Paper #16 - Naturally Conveyed Explanations of Device Behavior

Paper:
Naturally Conveyed Explanations of Device Behavior
(Michael Oltmans and Randall Davis)

Summary:
The authors of this paper created a multi-modal system which can interpret simple two-dimensional kinematic devices called ASSISTANCE. The program interprets these devices using sketch and verbal input. In order to describe a device to a computer as easily to a person, a description would need to contain that device’s structure and behavior. A tool in ASSISTANCE is capable of enhancing descriptions by understanding a device’s graphical representation and also a verbal description of its behavior. In order to use ASSISTANCE, a designer first sketches the device, then explains the structure to the system, and finally has the system interpret the utterance and gesture. To make the system manageable, the domain is limited to two-dimensional kinematic devices.

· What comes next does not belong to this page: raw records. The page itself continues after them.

Background: an optimization exercise with open tools, aiming at small area, a short achievable clock period and few clock cycles per item. Do not read the settings as production practice.
In this exercise RTL edits were held to simulation tests only and were not proved equivalent to the original.
Power figures rest on the tool's default switching activity, not on a simulated workload.

## build 48
## eo_pktcipher
module eo_pktcipher (
    input  wire       clk,
    input  wire       rst,
    input  wire       start,
    input  wire       dec,
    input  wire [7:0] key,
    input  wire [6:0] len,
    output wire       ready,
    input  wire       in_valid,
    input  wire [7:0] in_byte,
    output wire       in_ready,
    output reg        out_valid,
    output reg  [7:0] out_byte
);
    function [14:0] keytab;
        input [6:0] h;
        begin
            case (h)
            7'd0: keytab = {7'd0, 8'd255};
            7'd1: keytab = {7'd85, 8'd85};
            7'd2: keytab = {7'd102, 8'd51};
            7'd3: keytab = {7'd91, 8'd36};
            7'd4: keytab = {7'd28, 8'd28};
            7'd5: keytab = {7'd81, 8'd23};
            7'd6: keytab = {7'd98, 8'd19};
            7'd7: keytab = {7'd119, 8'd17};
            7'd8: keytab = {7'd120, 8'd15};
            7'd9: keytab = {7'd13, 8'd13};
            7'd10: keytab = {7'd30, 8'd12};
            7'd11: keytab = {7'd83, 8'd11};
            7'd12: keytab = {7'd20, 8'd10};
            7'd13: keytab = {7'd9, 8'd9};
            7'd14: keytab = {7'd26, 8'd8};
            7'd15: keytab = {7'd111, 8'd8};
            7'd16: keytab = {7'd112, 8'd7};
            7'd17: keytab = {7'd69, 8'd7};
  ...
==> flow/config.mk <==
export PLATFORM = sky130hd
export DESIGN_NAME = eo_pktcipher
export DESIGN_NICKNAME = eo_pktcipher
export VERILOG_FILES = /design/flow/design.v
export SDC_FILE = /design/flow/constraint.sdc
export NUM_CORES = 4
export LEC_CHECK = 0
export CAP_MARGIN = 20
export CORE_MARGIN = 2
export CORE_UTILIZATION = 60
export PLACE_DENSITY = 0.72
export SLEW_MARGIN = 20
==> flow/constraint.sdc <==
create_clock -name core_clock -period 15.0 [get_ports {clk}]
set_input_delay 3.0000 -clock core_clock [delete_from_list [all_inputs] [get_ports {clk}]]
set_output_delay 3.0000 -clock core_clock [all_outputs]
set_load 0.01 [all_outputs]
standard.sh (not shown) runs the stock make flow with config.mk's settings and CLKGATE_MAP_FILE= SYNTH_SCRIPT=/design/flow/synth_recipe.tcl, a recipe that flattens the netlist after the stock synthesis.
==> flow/flow/run.sh <==
#!/bin/bash
# Layout flow: the standard ORFS flow (standard synthesis included), with
#  - the port buffers inserted at placement made buf_4 cells instead of the
#    default pick, and
#  - clock tree synthesis without dummy load cells.
# Each tool's output goes to the ORFS logs under orfs/logs/; make's own output
# is kept in flow_make.log.
set -euo pipefail
export BUFFER_PORTS_ARGS="-buffer_cell sky130_fd_sc_hd__buf_4"
export CTS_ARGS="-sink_clustering_enable -repair_clock_nets -dont_use_dummy_load"
bash standard.sh > flow_make.log 2>&1
Testbench counts of build 48, summed over its fixed seeds: cycles 45,969, bytes 34,425.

The system’s structure is composed of three parts. First, the device’s sketch (i.e., physical body and arrows) and speech (parsed textual phrases) descriptions are handled by the ASSIST sketch and ViaVoice voice recognizer. Second, output in the form of propositional statements is sent to ASSISTANCE for interpretation. Last, event and casual links generated by ASSISTANCE from a truth maintenance and rule system is sent to the last part, which then finds a consistent casual structure that also closely matches the designer’s descriptions of the device.

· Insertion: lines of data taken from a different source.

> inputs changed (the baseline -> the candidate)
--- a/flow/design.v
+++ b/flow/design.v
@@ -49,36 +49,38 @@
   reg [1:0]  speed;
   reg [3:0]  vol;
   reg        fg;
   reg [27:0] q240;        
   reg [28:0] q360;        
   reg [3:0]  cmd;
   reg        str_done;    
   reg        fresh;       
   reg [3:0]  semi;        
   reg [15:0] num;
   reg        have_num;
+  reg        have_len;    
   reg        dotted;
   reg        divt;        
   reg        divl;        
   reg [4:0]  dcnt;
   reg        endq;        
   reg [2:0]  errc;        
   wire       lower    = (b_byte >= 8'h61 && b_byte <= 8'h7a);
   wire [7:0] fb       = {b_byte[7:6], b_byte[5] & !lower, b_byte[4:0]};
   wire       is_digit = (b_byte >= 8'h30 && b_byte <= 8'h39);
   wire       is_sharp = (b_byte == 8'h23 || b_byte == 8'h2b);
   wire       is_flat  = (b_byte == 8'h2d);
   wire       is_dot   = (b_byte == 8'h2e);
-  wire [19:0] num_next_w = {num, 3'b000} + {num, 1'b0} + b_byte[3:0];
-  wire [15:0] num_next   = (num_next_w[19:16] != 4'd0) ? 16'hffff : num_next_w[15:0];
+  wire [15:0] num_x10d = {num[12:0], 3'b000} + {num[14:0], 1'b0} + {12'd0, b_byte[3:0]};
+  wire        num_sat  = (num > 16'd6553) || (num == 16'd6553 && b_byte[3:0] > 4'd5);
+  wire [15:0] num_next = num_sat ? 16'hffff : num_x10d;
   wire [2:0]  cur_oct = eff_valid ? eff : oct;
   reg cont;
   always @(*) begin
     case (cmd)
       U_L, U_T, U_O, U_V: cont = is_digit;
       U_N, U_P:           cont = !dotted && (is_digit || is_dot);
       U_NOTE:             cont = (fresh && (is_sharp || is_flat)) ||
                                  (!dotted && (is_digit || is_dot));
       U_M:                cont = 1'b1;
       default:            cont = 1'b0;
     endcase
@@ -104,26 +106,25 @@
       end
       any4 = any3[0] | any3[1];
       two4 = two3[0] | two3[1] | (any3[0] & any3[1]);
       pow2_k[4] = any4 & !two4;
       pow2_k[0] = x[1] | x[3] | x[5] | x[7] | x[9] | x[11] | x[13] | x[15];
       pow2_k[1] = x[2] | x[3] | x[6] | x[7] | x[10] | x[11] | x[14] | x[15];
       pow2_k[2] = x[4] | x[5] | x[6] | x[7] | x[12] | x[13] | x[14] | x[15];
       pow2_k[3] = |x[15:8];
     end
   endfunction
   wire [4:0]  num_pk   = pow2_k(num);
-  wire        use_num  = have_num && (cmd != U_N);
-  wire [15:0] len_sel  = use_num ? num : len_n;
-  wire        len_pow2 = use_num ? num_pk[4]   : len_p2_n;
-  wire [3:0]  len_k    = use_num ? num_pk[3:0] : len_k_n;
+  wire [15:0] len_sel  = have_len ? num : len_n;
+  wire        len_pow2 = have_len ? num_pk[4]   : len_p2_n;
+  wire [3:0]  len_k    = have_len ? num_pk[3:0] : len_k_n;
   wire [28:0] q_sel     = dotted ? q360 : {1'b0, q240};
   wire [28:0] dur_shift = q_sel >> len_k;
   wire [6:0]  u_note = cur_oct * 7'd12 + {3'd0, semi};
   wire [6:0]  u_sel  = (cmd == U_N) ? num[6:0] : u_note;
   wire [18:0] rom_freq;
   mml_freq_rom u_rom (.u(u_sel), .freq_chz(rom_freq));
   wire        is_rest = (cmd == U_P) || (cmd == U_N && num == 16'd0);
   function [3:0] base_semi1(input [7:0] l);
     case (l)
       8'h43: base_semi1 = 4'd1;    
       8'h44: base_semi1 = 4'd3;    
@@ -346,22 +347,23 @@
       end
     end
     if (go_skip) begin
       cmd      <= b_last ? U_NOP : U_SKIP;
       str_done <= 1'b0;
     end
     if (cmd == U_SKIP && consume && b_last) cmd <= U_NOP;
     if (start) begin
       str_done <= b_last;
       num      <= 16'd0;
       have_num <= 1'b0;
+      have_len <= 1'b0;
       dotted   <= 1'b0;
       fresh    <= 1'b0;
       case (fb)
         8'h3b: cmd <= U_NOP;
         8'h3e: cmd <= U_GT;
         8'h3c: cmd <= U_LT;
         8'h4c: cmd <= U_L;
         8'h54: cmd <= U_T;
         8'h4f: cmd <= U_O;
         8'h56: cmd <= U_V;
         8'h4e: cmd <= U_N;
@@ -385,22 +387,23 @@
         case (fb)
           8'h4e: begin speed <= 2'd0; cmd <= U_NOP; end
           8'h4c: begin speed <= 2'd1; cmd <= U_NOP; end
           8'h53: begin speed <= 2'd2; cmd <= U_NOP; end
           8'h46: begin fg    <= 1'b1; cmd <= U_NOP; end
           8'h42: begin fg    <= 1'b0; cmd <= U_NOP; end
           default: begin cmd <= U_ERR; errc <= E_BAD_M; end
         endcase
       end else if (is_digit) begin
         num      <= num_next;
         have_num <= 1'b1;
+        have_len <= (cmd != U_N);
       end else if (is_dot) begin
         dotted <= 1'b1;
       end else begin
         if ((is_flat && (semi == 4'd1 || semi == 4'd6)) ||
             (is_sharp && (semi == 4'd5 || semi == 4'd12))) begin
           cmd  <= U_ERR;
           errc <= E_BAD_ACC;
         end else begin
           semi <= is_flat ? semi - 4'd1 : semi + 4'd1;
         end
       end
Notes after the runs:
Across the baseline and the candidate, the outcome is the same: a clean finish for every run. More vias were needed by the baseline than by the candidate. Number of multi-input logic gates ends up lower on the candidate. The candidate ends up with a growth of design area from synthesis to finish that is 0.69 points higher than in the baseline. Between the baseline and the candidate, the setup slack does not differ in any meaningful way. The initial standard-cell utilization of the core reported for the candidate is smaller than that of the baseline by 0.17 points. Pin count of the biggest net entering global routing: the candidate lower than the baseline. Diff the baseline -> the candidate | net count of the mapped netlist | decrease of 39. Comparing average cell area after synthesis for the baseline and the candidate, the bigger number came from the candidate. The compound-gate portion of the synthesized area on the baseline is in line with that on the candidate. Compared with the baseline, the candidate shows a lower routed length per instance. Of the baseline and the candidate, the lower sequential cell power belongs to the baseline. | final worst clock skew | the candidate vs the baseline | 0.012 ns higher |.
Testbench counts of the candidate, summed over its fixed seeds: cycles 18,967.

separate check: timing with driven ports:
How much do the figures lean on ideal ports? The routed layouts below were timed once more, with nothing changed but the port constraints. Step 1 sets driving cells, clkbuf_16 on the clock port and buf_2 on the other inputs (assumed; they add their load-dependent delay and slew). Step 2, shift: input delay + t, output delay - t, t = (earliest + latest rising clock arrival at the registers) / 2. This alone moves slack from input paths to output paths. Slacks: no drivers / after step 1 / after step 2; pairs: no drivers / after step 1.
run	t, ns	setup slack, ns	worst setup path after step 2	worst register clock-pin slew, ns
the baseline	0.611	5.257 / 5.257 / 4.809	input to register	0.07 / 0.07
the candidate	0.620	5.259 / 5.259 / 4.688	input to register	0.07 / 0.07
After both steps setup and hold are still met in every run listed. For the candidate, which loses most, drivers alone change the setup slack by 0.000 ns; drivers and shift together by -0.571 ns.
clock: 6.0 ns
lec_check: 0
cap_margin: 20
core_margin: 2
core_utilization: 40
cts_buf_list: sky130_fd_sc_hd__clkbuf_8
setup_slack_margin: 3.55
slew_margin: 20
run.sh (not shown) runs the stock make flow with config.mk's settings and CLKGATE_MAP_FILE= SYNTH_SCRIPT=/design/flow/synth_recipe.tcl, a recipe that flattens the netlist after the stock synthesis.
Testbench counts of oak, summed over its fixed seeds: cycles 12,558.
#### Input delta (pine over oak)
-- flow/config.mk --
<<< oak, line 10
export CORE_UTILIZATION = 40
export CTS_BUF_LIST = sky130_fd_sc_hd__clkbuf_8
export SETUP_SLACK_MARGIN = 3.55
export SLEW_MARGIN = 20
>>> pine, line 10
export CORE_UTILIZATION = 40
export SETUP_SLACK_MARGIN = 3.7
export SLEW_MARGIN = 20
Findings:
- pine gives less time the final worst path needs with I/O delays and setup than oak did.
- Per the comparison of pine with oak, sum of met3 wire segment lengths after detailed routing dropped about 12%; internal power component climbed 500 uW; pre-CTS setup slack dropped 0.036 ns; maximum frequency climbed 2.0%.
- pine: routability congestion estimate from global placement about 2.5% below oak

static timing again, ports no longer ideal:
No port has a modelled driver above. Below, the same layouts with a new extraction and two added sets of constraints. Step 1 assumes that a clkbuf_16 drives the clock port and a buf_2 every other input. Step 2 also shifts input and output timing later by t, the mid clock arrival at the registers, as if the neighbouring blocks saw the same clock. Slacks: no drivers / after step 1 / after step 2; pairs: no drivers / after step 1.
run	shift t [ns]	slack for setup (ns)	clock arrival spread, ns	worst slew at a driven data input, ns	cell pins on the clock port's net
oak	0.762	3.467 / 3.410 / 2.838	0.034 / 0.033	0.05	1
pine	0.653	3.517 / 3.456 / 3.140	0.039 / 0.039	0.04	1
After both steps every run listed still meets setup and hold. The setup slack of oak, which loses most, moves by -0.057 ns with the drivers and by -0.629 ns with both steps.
Source: an optimization exercise on an open RTL-to-GDS flow (aim: small area). Production flows keep margins and buffers that such runs may drop. Only simulation tests tie the RTL to the original design; equivalence was not proved. Power is estimated from default activity; no workload was simulated.

## tcpu_core
module tcpu_core (
    input  wire        clk,
    input  wire        rst,
    output wire        mem_req,
    output wire        mem_we,
    output wire [15:0] mem_addr,
    output wire [7:0]  mem_wdata,
    input  wire        mem_gnt,
    input  wire        mem_rvalid,
    input  wire [7:0]  mem_rdata,
    input  wire        ev_post,
    input  wire [2:0]  ev_kind,
    input  wire [15:0] ev_payload,
    output wire        disk_req,
    output wire        disk_drive,
    output wire        disk_write,
    output wire [15:0] disk_maddr,
    output wire [15:0] disk_daddr,
    output wire        halted,
    output wire        waiting,
    output wire [1:0]  halt_cause,
    input  wire [3:0]  dbg_sel,
    output wire [15:0] dbg_data
);
    localparam [4:0] S_FOP  = 5'd2,   
                     S_FOB  = 5'd6,   
                     S_FLD  = 5'd14,   
                     S_FB   = 5'd4,   
                     S_DRD  = 5'd7,   
                     S_DWR  = 5'd13,   
  ...
==> flow/config.mk <==
export PLATFORM = sky130hd
export DESIGN_NAME = tcpu_core
export DESIGN_NICKNAME = tcpu_core
export VERILOG_FILES = /design/flow/design.v
export SDC_FILE = /design/flow/constraint.sdc
export NUM_CORES = 4
export LEC_CHECK = 0
export ABC_AREA = 1
export CAP_MARGIN = 20
export CORE_MARGIN = 2
export CORE_UTILIZATION = 70
export PLACE_DENSITY = 0.85
export SLEW_MARGIN = 20
export BUFFER_PORTS_ARGS = -buffer_cell sky130_fd_sc_hd__buf_1
export CTS_ARGS = -sink_clustering_enable -repair_clock_nets -dont_use_dummy_load -buf_list sky130_fd_sc_hd__clkbuf_16 -sink_clustering_size 25 -sink_clustering_max_diameter 100 -root_buf sky130_fd_sc_hd__clkbuf_4
export POST_FLOORPLAN_TCL = /design/flow/flow/downsize.tcl
==> flow/constraint.sdc <==
create_clock -name core_clock -period 10.0 [get_ports {clk}]
set_input_delay 2.0000 -clock core_clock [delete_from_list [all_inputs] [get_ports {clk}]]
set_output_delay 2.0000 -clock core_clock [all_outputs]
set_load 0.01 [all_outputs]
standard.sh (not shown) runs the stock make flow with config.mk's settings and CLKGATE_MAP_FILE= SYNTH_SCRIPT=/design/flow/synth_recipe.tcl, a recipe that flattens the netlist after the stock synthesis.
==> flow/flow/run.sh <==
#!/bin/bash
# The standard layout (standard.sh) with these changes:
#  - the smallest buffer on the ports
#  - after floorplan every combinational cell starts at its smallest size;
#    the repair steps size up what timing, slew or capacitance need
#  - a clock tree of fewer, larger leaf buffers without dummy loads
# Each tool's output goes to its own log here.
set -e
cat >> "$FLOW_CONFIG" <<EOC
export BUFFER_PORTS_ARGS = -buffer_cell sky130_fd_sc_hd__buf_1
export CTS_ARGS = -sink_clustering_enable -repair_clock_nets -dont_use_dummy_load -buf_list sky130_fd_sc_hd__clkbuf_16 -sink_clustering_size 25 -sink_clustering_max_diameter 100 -root_buf sky130_fd_sc_hd__clkbuf_4
export POST_FLOORPLAN_TCL = $PWD/flow/downsize.tcl
EOC
mkdir -p scripts_synth
cp -r "$FLOW_HOME/scripts/." scripts_synth/
cp flow/abc_area.script scripts_synth/abc_area.script
SCRIPTS_DIR=$PWD/scripts_synth bash standard.sh synth > synth.log 2>&1
bash standard.sh > standard.log 2>&1
==> flow/flow/abc_area.script <==
strash
ifraig
dc2
&get -n
&deepsyn -T 60
&put
strash
dch -f
map -a
strash
dch -f
map -a
strash
dch -f
map -a
topo
==> flow/flow/downsize.tcl <==
# Replace every combinational cell by the smallest cell of its family (same
# function and pins); the later repair steps size up what timing, slew or
# capacitance need.
set block [ord::get_db_block]
set db [ord::get_db]
set smallest [dict create]
foreach lib [$db getLibs] {
  foreach m [$lib getMasters] {
    set n [$m getName]
    if {[regexp {^(sky130_fd_sc_hd__[a-z0-9]+)_([0-9]+)$} $n -> base k]} {
      set a [expr {[$m getWidth] * [$m getHeight]}]
      if {![dict exists $smallest $base] || $a < [lindex [dict get $smallest $base] 1]} {
        dict set smallest $base [list $n $a]
      }
    }
  }
}
set count 0
foreach inst [$block getInsts] {
  set n [[$inst getMaster] getName]
  if {![regexp {^(sky130_fd_sc_hd__[a-z0-9]+)_([0-9]+)$} $n -> base k]} { continue }
  if {[regexp {__(df|edf|sdf|dl|conb|tap|fill|decap|clk|lpflow|probe|diode)} $n]} { continue }
  set new [lindex [dict get $smallest $base] 0]
  if {$new ne $n} {
    replace_cell [get_cells [$inst getName]] $new
    incr count
  }
}
puts "downsize: replaced $count cells"
The baseline finished clean.
Next try:
==> flow/flow/run.sh (replaced) <==
#!/bin/bash
# The standard layout, with three changes: the smallest buffer on the
# ports, every combinational cell started at its smallest size after
# floorplan (repair sizes them up as needed), and a clock tree of fewer,
# larger leaf buffers without dummy loads.
set -e
cat >> "$FLOW_CONFIG" <<EOC
export BUFFER_PORTS_ARGS = -buffer_cell sky130_fd_sc_hd__buf_1
export CTS_ARGS = -sink_clustering_enable -repair_clock_nets -dont_use_dummy_load -buf_list sky130_fd_sc_hd__clkbuf_16 -sink_clustering_size 25 -sink_clustering_max_diameter 100
export POST_FLOORPLAN_TCL = $PWD/flow/downsize.tcl
EOC
bash standard.sh > standard.log 2>&1
Settings changed: CORE_UTILIZATION 70 to 55, CTS_ARGS -sink_clustering_enable -repair_clock_nets -dont_use_dummy_load -buf_list sky130_fd_sc_hd__clkbuf_16 -sink_clustering_size 25 -sink_clustering_max_diameter 100 -root_buf sky130_fd_sc_hd__clkbuf_4 to -sink_clustering_enable -repair_clock_nets -dont_use_dummy_load -buf_list sky130_fd_sc_hd__clkbuf_16 -sink_clustering_size 25 -sink_clustering_max_diameter 100, PLACE_DENSITY 0.85 to 0.7.
removed: flow/flow/abc_area.script
Outcome: Via count came out higher by a few percent; combinational power came out lower by roughly a tenth; setup slack improved by 1.6 ns; area after synthesis came out higher by roughly a tenth; wire length came out higher by a few percent; utilization came out lower by 17 points.
Context: an optimization exercise on an open-source flow, tuned for small area, a short achievable clock period and few clock cycles per item. The choices shown serve that exercise and are no tape-out recipe.
At most, simulation tests tie the RTL to the original design; equivalence was not proved.
For run 1, only the layout was checked, not whether the RTL still works.

==> flow/design.v (outline; a module is shown in full before it is edited, if it fits) <==
// module led_sce_glut: 140 lines
// module led_sce_cell: 3065 lines
module led_sce_cell (
    input  wire               clk,
    input  wire               rst,
    input  wire [15:0]        kp,
    input  wire [15:0]        smooth,
    input  wire [15:0]        noise,
    input  wire               delta,
    input  wire               in_valid,
    output wire               in_ready,
    input  wire signed [17:0] in_target,
    input  wire signed [17:0] in_cur,
    input  wire signed [17:0] in_sm,
    output reg                out_valid,
    input  wire               out_ready,
    output reg  signed [17:0] out_cur,
    output reg  signed [17:0] out_sm,
    output reg         [7:0]  out_value
);
  // ...
==> flow/flow/run.sh <==
#!/bin/bash
# Own layout flow: the standard layout (standard.sh, ORFS synth to finish)
# with two make variables changed:
#  * SYNTH_ARGS=-noabc: Yosys's synth skips its generic "abc -fast" pass, so
#    the full-adder trees written out in the RTL reach extract_fa as written
#    and map to sky130 fa/ha cells without extra inverters. The register
#    names and cell types are the same as in the standard synthesis.
#  * BUFFER_PORTS_ARGS: every input and output port still gets its buffer,
#    but a sky130_fd_sc_hd__buf_1 instead of the clkdlybuf4s50_1 delay cell.
#  * CTS_ARGS: clock tree synthesis without dummy loads, clusters of up to 20 sinks.
# Each tool's full output is in the ORFS logs under orfs/logs/; make's own
# output goes to flow_make.log here.
set -euo pipefail
bash standard.sh SYNTH_ARGS=-noabc "BUFFER_PORTS_ARGS=-buffer_cell sky130_fd_sc_hd__buf_1" \
  "CTS_ARGS=-sink_clustering_enable -repair_clock_nets -dont_use_dummy_load -sink_clustering_size 20 -sink_clustering_max_diameter 120" finish > flow_make.log 2>&1
==> flow/standard.sh <==
#!/bin/bash
# synth_recipe.tcl (not shown) runs the flow's synth.tcl, then flattens the netlist and writes it again
# the make line also repeats each setting of config.mk as NAME=value (left out here)
make -C /OpenROAD-flow-scripts/flow DESIGN_CONFIG=/design/flow/config.mk WORK_HOME=/design/flow/orfs CLKGATE_MAP_FILE= SYNTH_SCRIPT=/design/flow/synth_recipe.tcl "${@:-finish}"
==> flow/config.mk <==
export PLATFORM = sky130hd
export DESIGN_NAME = led_sce_cell
export DESIGN_NICKNAME = led_sce_cell
export VERILOG_FILES = /design/flow/design.v
export SDC_FILE = /design/flow/constraint.sdc
export NUM_CORES = 4
export LEC_CHECK = 0
export ABC_AREA = 1
export CAP_MARGIN = 20
export CORE_MARGIN = 2
export CORE_UTILIZATION = 40
export SLEW_MARGIN = 20
export SYNTH_MEMORY_MAX_BITS = 65536
==> flow/constraint.sdc <==
create_clock -name core_clock -period 55.0 [get_ports {clk}]
set_input_delay 11.0000 -clock core_clock [delete_from_list [all_inputs] [get_ports {clk}]]
set_output_delay 11.0000 -clock core_clock [all_outputs]
set_load 0.01 [all_outputs]
This is an optimization exercise on Yosys and OpenROAD, whose aim is small area, a short achievable clock period and few clock cycles, not a production implementation. Only simulation tests tie the RTL to the original design; equivalence was not proved. Power is estimated from default activity; no workload was simulated.

===== flow/config.mk =====
export PLATFORM = sky130hd
export DESIGN_NAME = ulz_decomp
export DESIGN_NICKNAME = ulz_decomp
export VERILOG_FILES = /design/flow/design.v
export SDC_FILE = /design/flow/constraint.sdc
export NUM_CORES = 4
export LEC_CHECK = 0
export CAP_MARGIN = 20
export CORE_MARGIN = 2
export CORE_UTILIZATION = 40
export SLEW_MARGIN = 20

===== flow/constraint.sdc =====
create_clock -name core_clock -period 10.0 [get_ports {clk}]
set_input_delay 2.0000 -clock core_clock [delete_from_list [all_inputs] [get_ports {clk}]]
set_output_delay 2.0000 -clock core_clock [all_outputs]
set_load 0.01 [all_outputs]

The method that the authors use to evaluate ASSISTANCE is by comparing it to other alternatives and also by analyzing its usability. The system strives to combine the mathematical precision of formal alternatives like CAD tools and the constraint-independence of informal alternatives such as written and verbal explanations. It has also demonstrated the ability to interpret a designer’s explanations of a device in the early design stage.

Discussion:
Previous papers, besides Abam’s, introduced us to novel approaches in solving various sketch recognition problems. What those papers had in common was the fact that they dealt solely on sketch recognition. With this paper, it’s very interesting that we’re introduced to a multi-modal method which employs speech recognition in addition to the already familiar sketch recognition. This is quite an ambitious combination for the author to use in order to interpret two-dimensional kinematic devices in a domain as difficult as physics.

I agree with one fault brought up by Dr. Hammond during class about the use of two different recognition systems, which was how the system copes with speech input which completely contradicts sketch input. This can be remedied in several ways, one being giving priority of one input over another. The other fault I see lies in the level of usefulness this kind of multi-modal system would bring, given the amount of overhead needed to see benefits over alternative approaches. The argument that the author makes on his system is that it gives the flexibility of descriptions made in normal communication and the precision of computing tools. A sketch-voice recognition approach is intriguing, but it’s a bit difficult for me to gauge whether or not the amount of effort it takes to employ such an approach outweighs simply resorting to an all-sketch recognition method instead.